Creative Economy and Labour Precarity: A Contested Convergence

Greig de Peuter (2011) “Creative Economy and Labor Precarity: A Contested Convergence”, Journal of Communication Inquiry 35(4): 417-425.

The publication of Michael Hardt and Antonio Negri’s trilogy coincides with the ascent of a dominant discourse on the so-called creative economy that presents media, communication, and cultural sectors as priority sites for market growth and job opportunity. Hardt and Negri’s work and the wider autonomist tradition supply elements for a counter- perspective on the vaunted creative economy.
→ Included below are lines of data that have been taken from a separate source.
File: src/rtl/sgdmac_read_engine.sv
// sgdmac_read_engine: AXI3 read master that splits a {src, bytes} command into
// 64-byte INCR bursts of 32-bit beats and pushes every beat into the data FIFO.
module sgdmac_read_engine #(
  parameter int FIFO_DEPTH = 64
) (
  input  logic        clk,
  input  logic        rst,
  output logic [3:0]  arid_o,
  output logic [31:0] araddr_o,
  output logic [3:0]  arlen_o,
  output logic [2:0]  arsize_o,
  output logic [1:0]  arburst_o,
  output logic        arvalid_o,
  input  logic        arready_i,
  input  logic [3:0]  rid_i,
  input  logic [31:0] rdata_i,
  input  logic [1:0]  rresp_i,
  input  logic        rlast_i,
  input  logic        rvalid_i,
  output logic        rready_o,
  input  logic        start_i,
  input  logic [47:0] cmd_i,
  output logic        done_o,
  output logic        err_o,
  input  logic        fifo_full_i,
  output logic        fifo_wren_o,
  output logic [31:0] fifo_wdata_o
);
  localparam logic [1:0] IDLE = 2'd0, AR_REQ = 2'd1, R_DATA = 2'd2;
  logic [1:0]  r_state;
  logic [31:0] r_src_addr;
  logic [15:0] r_remaining;
  logic [3:0]  r_beat_cnt;
  logic        r_err;
  logic [15:0] w_eff;
  logic        w_big, w_ar_hs, w_accept, w_last, w_unused;
  assign w_eff = {cmd_i[15:2], 2'b00};
  assign w_big = r_remaining >= 16'd64;
  assign w_ar_hs = arvalid_o && arready_i;
  assign w_accept = rvalid_i && rready_o;
  assign w_last = r_beat_cnt == 4'd0;
  assign w_unused = ^{rid_i, rresp_i[0], FIFO_DEPTH > 0};
  assign arid_o = 4'd0;
  assign arsize_o = 3'b010;
  assign arburst_o = 2'b01;
  assign araddr_o = r_src_addr;
  // a zero remainder must report length 0 rather than the -1 underflow
  assign arlen_o = r_remaining == 16'd0 ? 4'd0 : w_big ? 4'hF : r_remaining[5:2] - 4'd1;
  assign arvalid_o = r_state == AR_REQ;
  assign rready_o = r_state == R_DATA && !fifo_full_i;
  assign done_o = r_state == IDLE;
  assign err_o = r_err;
  assign fifo_wren_o = w_accept;
  assign fifo_wdata_o = rdata_i;
  always_ff @(posedge clk) begin
    if (rst) begin
      r_state <= IDLE;
      r_src_addr <= 32'd0;
      r_remaining <= 16'd0;
      r_beat_cnt <= 4'd0;
      r_err <= 1'b0;
    end else begin
      case (r_state)
        IDLE: if (start_i && w_eff != 16'd0) begin
          r_src_addr <= cmd_i[47:16];
          r_remaining <= w_eff;
          r_err <= 1'b0;
          r_state <= AR_REQ;
        end
        AR_REQ: if (w_ar_hs) begin
          r_beat_cnt <= arlen_o;
          r_src_addr <= r_src_addr + 32'd64;
          r_remaining <= w_big ? r_remaining - 16'd64 : 16'd0;
          r_state <= R_DATA;
        end
        R_DATA: if (w_accept) begin
          r_beat_cnt <= r_beat_cnt - 4'd1;
          // burst length is owned by beat_cnt; a misplaced rlast only flags an error
          if (rresp_i[1] || (rlast_i != w_last)) r_err <= 1'b1;
          if (w_last) r_state <= r_remaining == 16'd0 ? IDLE : AR_REQ;
        end
        default: r_state <= IDLE;
      endcase
    end
  end
endmodule

File: config.mk
export PLATFORM = sky130hd
export DESIGN_NAME = sgdmac_read_engine
export DESIGN_NICKNAME = d
export VERILOG_FILES = /design/src/rtl/sgdmac_read_engine.sv
export SDC_FILE = /design/constraint.sdc
export NUM_CORES = 1
export LEC_CHECK = 0
export ABC_AREA = 1
export ABC_CLOCK_PERIOD_IN_PS = 4600
export BUFFER_PORTS_ARGS = -buffer_cell sky130_fd_sc_hd__buf_2
export CORE_MARGIN = 2
export CORE_UTILIZATION = 25
export DETAILED_ROUTE_END_ITERATION = 10
export GPL_ROUTABILITY_DRIVEN = 0
export PLACE_DENSITY_LB_ADDON = 0.3
export SLEW_MARGIN = 20
export SYNTH_ARGS = -nofsm -noshare
export SYNTH_HDL_FRONTEND = slang
export SYNTH_SLANG_ARGS = --single-unit
File: constraint.sdc
create_clock -name clk -period 4.6 [get_ports clk]
set_input_delay 0.69 -clock clk [delete_from_list [all_inputs] [get_ports clk]]
set_output_delay 0.69 -clock clk [all_outputs]
set_load 0.01 [all_outputs]
==> flow_summary.json <==
{
  "setup_viol": 0,
  "synth_cells": 647,
  "crit_top_cell": "inv_1",
  "clkTransAtPathRegs_ns": 0.07,
  "worstPathRequired_ns": 3.91,
  "cts_hold_buf": 0,
  "firstDrtPassIters": 4,
  "layout_common_cells": "143 x nand2_1, 122 x nor2_1, 94 x buf_2",
  "cts_made_buffers": 5,
  "drt_wl_total_microns": 11500,
  "hold_path_depth": 2,
  "dp_hpwl_microns": 8720,
  "hold_violations": 0,
  "rsz0062_at_grt": "false",
  "syn_avg_cell_area_sq_um": 6.02,
  "ys_seq_elements": 53,
  "totalPowerFinal_mw": 2.39,
  "avgRoutedWirePerCell_microns": 13.0,
  "final_cell_area_sq_mm": 0.00438,
  "clock-root-buffer": "clkbuf_16",
  "r2r_end": "araddr_o[10]",
  "min_period_over_period": 0.565,
  "synth_warnings": 0,
  "slew_violations": 0,
  "max_freq_mhz": 385,
  "io_pins": 175,
  "fin_tns_setup_ns": 0,
  "layout_commonest_cell": "nand2_1",
  "initial_core_util": 0.256,
  "portBuffers": 94,
  "drive_gt1_frac": 0.175,
  "drc": 0,
  "worstRegToRegCells": 9,
  "period_needed_ns": 2.60,
  "finalNonFillerCells": 885,
  "seq_area_frac_synth": 0.272,
  "p_leak_nw": 1.99,
  "hold_path_class": "flop to flop",
  "h-tree-depth": 2,
  "slowest_delay_ns": 0.33,
  "area_growth_pct": 12.4,
  "path_cells": "inv_1, ha_1, nand2_1, nor2_4, nand2_2, o21ai_0, inv_1, buf_2",
  "fin_nets": 796,
  "vias_per_cell": 4.45,
  "cpMaxStageDelayCell": "dfxtp_1",
  "fin_skew_ns": 0.00835,
  "max-vdd-ir-drop_mv": 0.161,
  "reg2reg_slack_ns": 2.25,
  "grt_pass1_vias": 3708,
  "cts_resized": 0,
  "start_kind": "flop",
  "tritoncts": "done",
  "min_from": "araddr_o[0]",
  "die_x_microns": 129,
  "core_sq_mm": 0.0152,
  "postSynth.asyncResetShare": 0,
  "tightest_slew_ns": 0.527,
  "outcome": "finished, final reports clean",
  "cp-end-kind": "output port",
  "regToRegStartpoint": "r_state[1]",
  "cp.arrival_ns": 1.91,
  "synth-edff-count": 0,
  "syn-cell-area_sq_mm": 0.00390,
  "synth_top_flop_cell": "dfxtp_1",
  "grt_usage": 0.142,
  "cts_buffer_depth": 2,
  "critPathKind": "flop to output port",
  "drt_iter0_markers": 205,
  "min_to": "araddr_o[0]",
  "grt_pass1_wl_microns": 18600,
  "antenna_cells": 0,
  "whs_ns": 0.440,
  "postRouteAntennaNets": 0,
  "overflow": 0,
  "fp-row-count": 45,
  "slew_headroom": 0.647,
  "grt_max_degree": 42,
  "num_vias": 3935,
  "power.density_mw_per_mm2": 545,
  "placed_area_sq_mm": 0.00424,
  "antenna_found_initial": 0,
  "cts_setup_buffers": 0,
  "place_inst": 877,
  "synth_cell_types": 34,
  "cts_sinks": 53,
  "clock_latency_ns": 0.31,
  "path_max_fanout": 6,
  "maxCapViolCount": 0,
  "die_area_sq_mm": 0.0166,
  "die_y_microns": 129
}
## cells in the mapped netlist, types with 5 or more instances
master	instances	area [sq um]
nand2_1	143	537
nor2_1	122	458
inv_1	57	214
dfxtp_1	53	1060
a21oi_1	50	250
o21ai_0	49	245
buf_4	43	323
nand3_1	41	205
buf_2	12	60.1
o21ai_1	9	45.0
ha_1	7	87.6
clkbuf_1	6	22.5
nand4_1	6	37.5
xor2_1	6	52.6
xnor2_1	5	43.8
## state kept, by name, indices dropped and copies added, names as in the netlist
name,cells
r_beat_cnt,4
r_state,2
err_o,1
araddr_o,32
r_remaining,14
## area by class of cell
type	count	area [sq um]
well taps	188	235
multi-input cells	477	2220
repair buffers	97	493
clock buffers	8	136
inverters	62	234
flip-flops and latches	53	1060
fillers	1757	10800
## kinds of logic (layout without fill, tap and decap cells)
logic type / count (synthesis) / count (layout) / share of synthesized area
AND/OR/NAND/NOR: 334 / 334 / 0.360
flip-flops: 53 / 53 / 0.272
XOR/XNOR: 11 / 11 / 0.0247
AO/OA/AOI/OAI: 116 / 116 / 0.153
adder cells (fa/ha/maj): 7 / 7 / 0.0225
other: 2 / 9 / 0.00193
buffers and inverters: 124 / 167 / 0.165
## critical path: cells and delay by family, from the launching register on
kind | cells | cell delay (ns)
flops | 1 | 0.33
fa+ha+maj | 1 | 0.21
simple gates | 3 | 0.46
compound gates | 1 | 0.22
buf+inv | 3 | 0.37
## power breakdown
part | leakage (nW) | internal [mW] | switching, mW | total (mW)
clock network | 0.0652 | 0.204 | 0.181 | 0.384
logic | 1.49 | 0.442 | 0.775 | 1.22
registers | 0.438 | 0.608 | 0.176 | 0.784
total | 1.99 | 1.25 | 1.13 | 2.39
## per-layer routing
layer / vias up / share of wire / track usage
li1: 2109 / - / -
met1: 1711 / 0.50 / 0.204
met2: 92 / 0.42 / 0.206
met3: 23 / 0.061 / 0.0274
met4: 0 / 0.022 / 0.0601
met5: - / 0 / 0
## stage by stage
step                      setup slack (ns)  utilization
after global placement                1.77        0.279
after floorplan                       2.69            -
after CTS                             1.96        0.288
final                                 2.00        0.288
after detailed placement              1.78        0.279
after global routing                  1.82        0.288
## worst max path at each step
stage	from	endpoint	slack [ns]	cells after the start
floorplan	r_remaining[6]	arlen_o[1]	2.69	9
global placement	cmd_i[10]	araddr_o[19]	1.77	11
detailed placement	cmd_i[10]	araddr_o[10]	1.78	11
CTS	r_remaining[6]	arlen_o[0]	1.96	8
global route	r_remaining[6]	arlen_o[0]	1.82	8
finish	r_remaining[6]	arlen_o[0]	2.00	8
(Power assumes the default switching activity.)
Of the vast lexicon associated with autonomist thought, two concepts—precarity and recomposition—are especially relevant to an oppositional response to the creative economy. The first part of the paper introduces a schema of precarious labour personas so to illuminate some of the multiple manifestations of labor precarity as an effect of post-Fordist exploitation. The concept of precarity is, however, more than a linguistic device highlighting labor conditions that are denied in dominant discourses on the creative economy. It also signals a promising laboratory of a recomposition of labor politics in which media and communication workers are participants. The second part of the paper therefore identifies collective responses to precarious employment, including emerging workers’ organizations and policy proposals emanating from within and beyond immaterial production milieus.